From Research Disclosure (1976) 145, page 15, No. 14522, it is known to add a combination of a non-ionic surfactant, i.e., isononyl phenoxy decaglycidol, and an anionic surfactant, i.e., an ammonium salt of sulfated nonyl phenoxy poly(ethyleneoxy)ethanol, to lithographic layers to improve the coatability of the coating solution and to ensure good inking properties. Other, less active surfactant combinations which are mentioned, are the alkyl aryl polyglycol ether carboxylic acid monoethanolamine salt or polyoxyethylene polymethylsiloxane. According to this description, one surfactant alone is not sufficient to yield the desired properties; the non-ionic surfactant, if used alone, causes a deterioration of ink receptivity and scumming of the background.

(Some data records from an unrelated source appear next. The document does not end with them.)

[config.mk]
export PLATFORM = sky130hd
export DESIGN_NAME = ofc_front
export DESIGN_NICKNAME = d
export VERILOG_FILES = /design/src/hdl/ofc_pkg.sv /design/src/hdl/ofc_front.sv
export SDC_FILE = /design/constraint.sdc
export NUM_CORES = 2
export LEC_CHECK = 0
export ABC_CLOCK_PERIOD_IN_PS = 22600
export BUFFER_PORTS_ARGS = -buffer_cell sky130_fd_sc_hd__buf_2
export CORE_ASPECT_RATIO = 1.75
export CORE_MARGIN = 1
export CORE_UTILIZATION = 35
export CTS_CLUSTER_SIZE = 28
export DETAILED_ROUTE_END_ITERATION = 6
export PLACE_DENSITY_LB_ADDON = 0.15
export SYNTH_ARGS = -nofsm -noshare
export SYNTH_HDL_FRONTEND = slang
export SYNTH_SLANG_ARGS = --single-unit
[constraint.sdc]
create_clock -name clk -period 22.6 [get_ports clk]
set_clock_uncertainty 0.05 [all_clocks]
set_input_delay 2.26 -clock clk [delete_from_list [all_inputs] [get_ports clk]]
set_output_delay 2.26 -clock clk [all_outputs]
set_load 0.005 [all_outputs]
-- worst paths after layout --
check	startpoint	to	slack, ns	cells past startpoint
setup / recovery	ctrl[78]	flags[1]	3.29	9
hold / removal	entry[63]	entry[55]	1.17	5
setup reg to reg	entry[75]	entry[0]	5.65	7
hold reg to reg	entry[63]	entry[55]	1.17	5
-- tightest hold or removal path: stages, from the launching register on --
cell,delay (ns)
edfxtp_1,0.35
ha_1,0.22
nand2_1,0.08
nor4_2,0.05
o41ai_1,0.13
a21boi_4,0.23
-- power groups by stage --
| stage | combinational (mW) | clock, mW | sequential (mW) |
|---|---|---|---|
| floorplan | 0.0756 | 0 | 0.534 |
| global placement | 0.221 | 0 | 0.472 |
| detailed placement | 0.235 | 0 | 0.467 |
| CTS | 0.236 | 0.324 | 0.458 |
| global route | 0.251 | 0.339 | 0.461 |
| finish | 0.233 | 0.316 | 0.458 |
`config.mk`:
```
export PLATFORM = sky130hd
export DESIGN_NAME = multi_slot_deadline_watchdog
export DESIGN_NICKNAME = d
export VERILOG_FILES = /design/src/hw/rtl/msdw_pkg.sv /design/src/hw/rtl/msdw_miss_unit.sv /design/src/hw/rtl/multi_slot_deadline_watchdog.sv
export SDC_FILE = /design/constraint.sdc
export NUM_CORES = 1
export LEC_CHECK = 0
export BUFFER_PORTS_ARGS = -buffer_cell sky130_fd_sc_hd__buf_2
export CAP_MARGIN = 5
export CORE_UTILIZATION = 31
export DETAILED_ROUTE_END_ITERATION = 10
export PLACE_DENSITY = 0.42
export SYNTH_ARGS = -nofsm -noshare
export SYNTH_HDL_FRONTEND = slang
export SYNTH_SLANG_ARGS = --single-unit
```
`constraint.sdc`:
```
create_clock -name aclk -period 13.4 [get_ports aclk]
set_input_delay 2.68 -clock aclk [delete_from_list [all_inputs] [get_ports aclk]]
set_output_delay 2.68 -clock aclk [all_outputs]
set_load 0.02 [all_outputs]
```
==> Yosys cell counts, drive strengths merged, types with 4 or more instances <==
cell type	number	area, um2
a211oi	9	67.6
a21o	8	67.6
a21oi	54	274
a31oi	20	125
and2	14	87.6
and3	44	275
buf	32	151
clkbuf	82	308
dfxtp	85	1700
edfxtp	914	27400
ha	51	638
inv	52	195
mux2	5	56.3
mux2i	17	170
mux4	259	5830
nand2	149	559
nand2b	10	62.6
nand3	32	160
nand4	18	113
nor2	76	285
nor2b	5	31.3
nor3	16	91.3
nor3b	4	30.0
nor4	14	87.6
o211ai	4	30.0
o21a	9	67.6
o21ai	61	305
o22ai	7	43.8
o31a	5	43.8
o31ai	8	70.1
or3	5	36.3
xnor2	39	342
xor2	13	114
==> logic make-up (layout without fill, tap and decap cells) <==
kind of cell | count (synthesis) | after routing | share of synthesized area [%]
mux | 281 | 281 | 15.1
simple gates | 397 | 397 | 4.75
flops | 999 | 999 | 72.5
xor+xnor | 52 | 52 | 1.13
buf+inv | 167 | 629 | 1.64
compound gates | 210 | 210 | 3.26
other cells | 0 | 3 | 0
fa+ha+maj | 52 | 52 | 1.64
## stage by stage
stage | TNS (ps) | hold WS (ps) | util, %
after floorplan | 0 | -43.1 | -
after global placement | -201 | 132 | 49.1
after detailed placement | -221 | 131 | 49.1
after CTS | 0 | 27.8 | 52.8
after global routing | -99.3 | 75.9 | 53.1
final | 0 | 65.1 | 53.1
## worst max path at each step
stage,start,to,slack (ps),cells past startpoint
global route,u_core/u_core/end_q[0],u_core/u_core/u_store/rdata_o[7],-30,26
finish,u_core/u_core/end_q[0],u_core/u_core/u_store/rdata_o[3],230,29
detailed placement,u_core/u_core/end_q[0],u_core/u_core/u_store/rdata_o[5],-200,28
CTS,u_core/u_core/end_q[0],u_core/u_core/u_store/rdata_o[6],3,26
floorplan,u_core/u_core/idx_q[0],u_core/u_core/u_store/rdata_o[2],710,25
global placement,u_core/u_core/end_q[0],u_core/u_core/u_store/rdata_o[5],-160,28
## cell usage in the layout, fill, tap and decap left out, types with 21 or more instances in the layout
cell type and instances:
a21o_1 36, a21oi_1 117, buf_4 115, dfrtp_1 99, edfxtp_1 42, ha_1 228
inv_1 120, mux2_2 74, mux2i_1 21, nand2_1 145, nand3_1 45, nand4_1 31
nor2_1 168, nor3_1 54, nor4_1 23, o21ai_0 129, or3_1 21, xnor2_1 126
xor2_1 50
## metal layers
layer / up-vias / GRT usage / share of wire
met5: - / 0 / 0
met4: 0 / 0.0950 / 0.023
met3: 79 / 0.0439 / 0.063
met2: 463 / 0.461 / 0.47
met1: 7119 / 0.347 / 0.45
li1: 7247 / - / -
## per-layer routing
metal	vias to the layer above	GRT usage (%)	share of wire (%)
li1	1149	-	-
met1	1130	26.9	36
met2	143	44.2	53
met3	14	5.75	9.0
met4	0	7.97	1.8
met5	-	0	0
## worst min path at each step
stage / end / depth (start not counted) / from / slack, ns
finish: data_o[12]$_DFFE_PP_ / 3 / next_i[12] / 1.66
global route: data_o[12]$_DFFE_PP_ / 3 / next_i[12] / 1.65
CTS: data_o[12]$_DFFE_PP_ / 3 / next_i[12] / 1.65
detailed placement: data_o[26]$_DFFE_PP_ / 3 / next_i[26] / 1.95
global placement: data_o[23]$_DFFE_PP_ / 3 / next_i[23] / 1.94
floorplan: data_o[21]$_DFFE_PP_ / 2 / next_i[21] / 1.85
$ cat src/rtl/swmm_pkg.sv
package swmm_pkg;

   localparam int POS_BITS   = 20;
   localparam int TOTAL_BITS = 40;
   localparam int CFG_BITS   = 7;
   localparam int FIFO_DEPTH = 2;

   localparam logic [CFG_BITS-1:0] CFG_RESET = CFG_BITS'(4);

   localparam logic signed [TOTAL_BITS-1:0] TOTAL_MAX = {1'b0, {(TOTAL_BITS-1){1'b1}}};
   localparam logic signed [TOTAL_BITS-1:0] TOTAL_MIN = {1'b1, {(TOTAL_BITS-1){1'b0}}};

   typedef enum logic [1:0] {
      ST_LOAD,
      ST_WORK,
      ST_FIN
   } state_type;

   // classification the front end attaches to each word
   typedef struct packed {
      logic                last;
      logic                full;
      logic [CFG_BITS-1:0] k;
      logic [POS_BITS-1:0] pos;
   } ctl_type;

   typedef struct packed {
      logic active;
      logic push;
      logic clear;
   } mono_cmd_type;

endpackage
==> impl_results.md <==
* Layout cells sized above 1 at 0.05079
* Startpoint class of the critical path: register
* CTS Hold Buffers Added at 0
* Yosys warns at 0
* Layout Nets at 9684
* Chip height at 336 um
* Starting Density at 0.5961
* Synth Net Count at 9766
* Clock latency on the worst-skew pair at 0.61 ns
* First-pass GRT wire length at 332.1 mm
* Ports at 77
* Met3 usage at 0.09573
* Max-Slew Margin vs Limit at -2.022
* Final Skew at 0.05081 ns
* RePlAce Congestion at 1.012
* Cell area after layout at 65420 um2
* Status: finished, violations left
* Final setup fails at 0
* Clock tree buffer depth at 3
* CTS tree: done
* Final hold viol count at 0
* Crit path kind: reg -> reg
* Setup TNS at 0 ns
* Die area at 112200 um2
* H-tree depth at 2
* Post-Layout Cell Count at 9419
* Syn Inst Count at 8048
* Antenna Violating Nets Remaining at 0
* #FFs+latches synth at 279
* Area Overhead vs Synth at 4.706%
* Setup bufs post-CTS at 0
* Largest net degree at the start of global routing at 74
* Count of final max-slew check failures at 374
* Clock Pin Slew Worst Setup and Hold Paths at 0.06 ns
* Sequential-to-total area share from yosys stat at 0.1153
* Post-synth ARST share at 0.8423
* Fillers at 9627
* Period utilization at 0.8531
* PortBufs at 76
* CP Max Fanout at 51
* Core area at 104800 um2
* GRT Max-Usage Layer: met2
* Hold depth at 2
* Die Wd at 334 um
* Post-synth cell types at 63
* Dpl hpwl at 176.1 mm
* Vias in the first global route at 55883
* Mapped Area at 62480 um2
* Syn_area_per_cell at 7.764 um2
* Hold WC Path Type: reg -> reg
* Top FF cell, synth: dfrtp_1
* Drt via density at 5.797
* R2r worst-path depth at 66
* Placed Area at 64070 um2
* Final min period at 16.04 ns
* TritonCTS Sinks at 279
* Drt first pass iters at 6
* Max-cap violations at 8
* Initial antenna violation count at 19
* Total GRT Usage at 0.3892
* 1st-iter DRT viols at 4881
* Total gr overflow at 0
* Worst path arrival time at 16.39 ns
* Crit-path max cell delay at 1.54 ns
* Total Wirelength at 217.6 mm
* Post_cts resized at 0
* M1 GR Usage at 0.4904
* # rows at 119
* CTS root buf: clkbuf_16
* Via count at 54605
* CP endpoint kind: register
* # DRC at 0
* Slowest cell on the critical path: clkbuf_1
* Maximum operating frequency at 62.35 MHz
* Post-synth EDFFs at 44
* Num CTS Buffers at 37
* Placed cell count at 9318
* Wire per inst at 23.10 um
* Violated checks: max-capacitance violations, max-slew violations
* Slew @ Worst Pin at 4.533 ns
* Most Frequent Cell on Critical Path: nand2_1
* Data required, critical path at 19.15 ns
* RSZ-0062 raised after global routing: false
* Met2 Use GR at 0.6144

German Offenlegungsschrift No. 29 14 558 discloses a coating process in which the uniformity of the light-sensitive layers on planographic printing plates is improved by adding to the coating solution a polymer which has a molecular weight of at least 10,000 and which contains at least one fluoroalkyl group. As stated in the specification, the addition of these polymeric compounds results in a more uniform layer thickness. Although it is mentioned in the description that a number of solvents can be used, individually or in mixtures, for the preparation of the coating solutions, solvent mixtures exclusively are employed in the examples, and in each case, the mixture contains one low-boiling and one high-boiling solvent.
The use of high-molecular weight compounds with fluorinated side chains has, in addition, the disadvantage that these polymers are no longer soluble in all customary solvents, so that the choice of a solvent is limited.
From U.S. Pat. No. 3,779,774 it is known to add particular polysiloxanes which contain oxyalkylene groups and, preferably, hydroxy groups and amino groups, to the light-sensitive layers of vesicular films to improve the resolution and sensitivity of the films by a formation of smaller bubbles. An influence of these additions on the coating quality is not mentioned. As is stated in the publication, saponin or similar surfactants were already earlier used for the same purpose.